Goodbye, 2011. Great to Finally Meet You, 2012.

I just hung up my new 2012 kitchen wall calendar and deposited the 2011 edition into the recycling bin. I have to say—I am not sorry to see 2011 go.

It’s not that it has been a bad year; for the most part, it moved along just fine. When I look back, I’m incredibly grateful for the health of my kids and family and a good year of fishing and safety for George and the crew. We had a couple of fun trips; Las Vegas in March and Kauai in April, and plans to start making vacations a more regular part of our routine after not taking any for years.

But then I remember the way our beloved pitbull, Toby, died suddenly last April (the day before we left on our first family vacation in five years) after successfully and healthily beating a cancer diagnosis for three years. George left for Alaska and the halibut/blackcod longlining season soon after, and then shortly after that, I discovered we were unexpectedly expecting again.

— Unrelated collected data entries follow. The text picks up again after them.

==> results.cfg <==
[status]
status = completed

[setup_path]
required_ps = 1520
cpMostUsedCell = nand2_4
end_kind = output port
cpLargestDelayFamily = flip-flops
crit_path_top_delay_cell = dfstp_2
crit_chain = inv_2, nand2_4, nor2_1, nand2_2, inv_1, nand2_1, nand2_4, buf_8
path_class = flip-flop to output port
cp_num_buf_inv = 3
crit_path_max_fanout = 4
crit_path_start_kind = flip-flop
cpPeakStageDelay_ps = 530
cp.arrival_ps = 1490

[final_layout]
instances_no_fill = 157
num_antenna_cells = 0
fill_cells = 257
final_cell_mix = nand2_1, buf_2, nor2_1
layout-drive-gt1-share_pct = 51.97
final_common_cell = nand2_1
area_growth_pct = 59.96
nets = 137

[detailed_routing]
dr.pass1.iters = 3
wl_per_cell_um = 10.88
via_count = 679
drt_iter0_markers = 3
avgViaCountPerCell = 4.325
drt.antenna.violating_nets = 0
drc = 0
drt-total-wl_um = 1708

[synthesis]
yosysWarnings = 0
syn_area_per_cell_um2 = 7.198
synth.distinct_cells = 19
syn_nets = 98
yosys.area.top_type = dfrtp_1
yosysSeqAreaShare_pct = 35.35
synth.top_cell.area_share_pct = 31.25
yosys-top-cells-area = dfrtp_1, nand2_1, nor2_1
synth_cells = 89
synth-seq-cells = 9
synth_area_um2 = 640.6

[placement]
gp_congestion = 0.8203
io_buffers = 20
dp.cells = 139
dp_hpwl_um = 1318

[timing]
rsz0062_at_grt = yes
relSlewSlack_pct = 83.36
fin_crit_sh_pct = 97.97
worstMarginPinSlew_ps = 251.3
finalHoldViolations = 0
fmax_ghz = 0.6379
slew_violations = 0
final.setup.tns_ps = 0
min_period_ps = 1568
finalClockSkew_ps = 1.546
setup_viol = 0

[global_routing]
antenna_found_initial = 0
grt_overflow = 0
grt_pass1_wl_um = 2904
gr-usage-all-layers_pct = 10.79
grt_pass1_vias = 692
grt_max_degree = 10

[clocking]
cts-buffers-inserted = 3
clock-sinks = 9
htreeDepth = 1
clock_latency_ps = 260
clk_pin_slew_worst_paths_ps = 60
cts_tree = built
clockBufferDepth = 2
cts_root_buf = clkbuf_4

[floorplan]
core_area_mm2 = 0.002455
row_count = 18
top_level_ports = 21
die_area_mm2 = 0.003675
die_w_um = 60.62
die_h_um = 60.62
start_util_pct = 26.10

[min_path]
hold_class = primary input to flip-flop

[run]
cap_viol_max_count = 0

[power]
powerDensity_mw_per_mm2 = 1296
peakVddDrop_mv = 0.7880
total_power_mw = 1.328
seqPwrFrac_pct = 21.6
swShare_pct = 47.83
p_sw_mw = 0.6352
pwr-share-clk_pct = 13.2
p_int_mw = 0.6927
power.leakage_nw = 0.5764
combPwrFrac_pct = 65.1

Pregnancy sickness lasted throughout the summer, fall, and now into winter, making the challenge of being a seasonally single commercial fishing mom much more difficult than it really needs to be.

I have to say that after dealing with a variety of doctors, various medical offices and front desk staff, nurses, opinions, test results, and appointments for the past nine months, I would be happy to never, ever have to step foot in an office or deal with anyone in the medical profession ever again. I plan to write a much longer essay on the topic later, after I’ve had some distance and can gain perspective on this experience, but for now, all I can think is that I want this to be over.

The good news is that in eighteen days (if not sooner), it will be. Assuming all goes well with delivery and the first few months with baby at home, I will so grateful to have my life, my body, and my peace of mind back.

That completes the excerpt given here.